Try it:
Give again the line that contains "localparam int CFG_DATA_W = 10;" and every line after it to the end of the records. Keep them exactly as they are and add nothing.

Records:
--- src/design/kcft_pkg.sv ---
// Shared types and constants for the knob change and freeze tracker.
package kcft_pkg;

	// Number of knobs; each knob has a field port of its own
	localparam int KNOB_COUNT = 3;

	// Register widths
	localparam int TOL_W      = 8;
	localparam int FD_W       = 10;
	localparam int LIMIT_W    = 8;
	localparam int COUNT_W    = LIMIT_W + 1;
	localparam int CFG_DATA_W = 10;
	localparam int CFG_IDX_W  = 2;
	localparam int CMD_W      = 2;

	// Register reset values
	localparam logic [TOL_W-1:0]   TOL_RST   = TOL_W'(2);
	localparam logic [FD_W-1:0]    FD_RST    = FD_W'(8);
	localparam logic [LIMIT_W-1:0] LIMIT_RST = LIMIT_W'(16);

	// Register indexes
	localparam logic [CFG_IDX_W-1:0] REG_TOLERANCE        = 2'd0;
	localparam logic [CFG_IDX_W-1:0] REG_FREEZE_DISTANCE  = 2'd1;
	localparam logic [CFG_IDX_W-1:0] REG_IDLE_LIMIT       = 2'd2;
	localparam logic [CFG_IDX_W-1:0] REG_EXTERNAL_RELEASE = 2'd3;

	// Commands
	typedef enum logic [CMD_W-1:0] {
		CMD_SCAN     = 2'd0,
		CMD_FREEZE   = 2'd1,
		CMD_UNFREEZE = 2'd2
	} cmd_t;

	// What one knob lane found in a scan
	typedef struct packed {
		logic far;    // jump beyond freeze distance
		logic moved;  // jump beyond tolerance
	} lane_flags_t;

	// Tracker state shared across knobs
	typedef struct packed {
		logic [KNOB_COUNT-1:0] changed;
		logic [KNOB_COUNT-1:0] frozen;
		logic [COUNT_W-1:0]    count;
	} track_state_t;

endpackage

Task output:
	localparam int CFG_DATA_W = 10;
	localparam int CFG_IDX_W  = 2;
	localparam int CMD_W      = 2;

	// Register reset values
	localparam logic [TOL_W-1:0]   TOL_RST   = TOL_W'(2);
	localparam logic [FD_W-1:0]    FD_RST    = FD_W'(8);
	localparam logic [LIMIT_W-1:0] LIMIT_RST = LIMIT_W'(16);

	// Register indexes
	localparam logic [CFG_IDX_W-1:0] REG_TOLERANCE        = 2'd0;
	localparam logic [CFG_IDX_W-1:0] REG_FREEZE_DISTANCE  = 2'd1;
	localparam logic [CFG_IDX_W-1:0] REG_IDLE_LIMIT       = 2'd2;
	localparam logic [CFG_IDX_W-1:0] REG_EXTERNAL_RELEASE = 2'd3;

	// Commands
	typedef enum logic [CMD_W-1:0] {
		CMD_SCAN     = 2'd0,
		CMD_FREEZE   = 2'd1,
		CMD_UNFREEZE = 2'd2
	} cmd_t;

	// What one knob lane found in a scan
	typedef struct packed {
		logic far;    // jump beyond freeze distance
		logic moved;  // jump beyond tolerance
	} lane_flags_t;

	// Tracker state shared across knobs
	typedef struct packed {
		logic [KNOB_COUNT-1:0] changed;
		logic [KNOB_COUNT-1:0] frozen;
		logic [COUNT_W-1:0]    count;
	} track_state_t;

endpackage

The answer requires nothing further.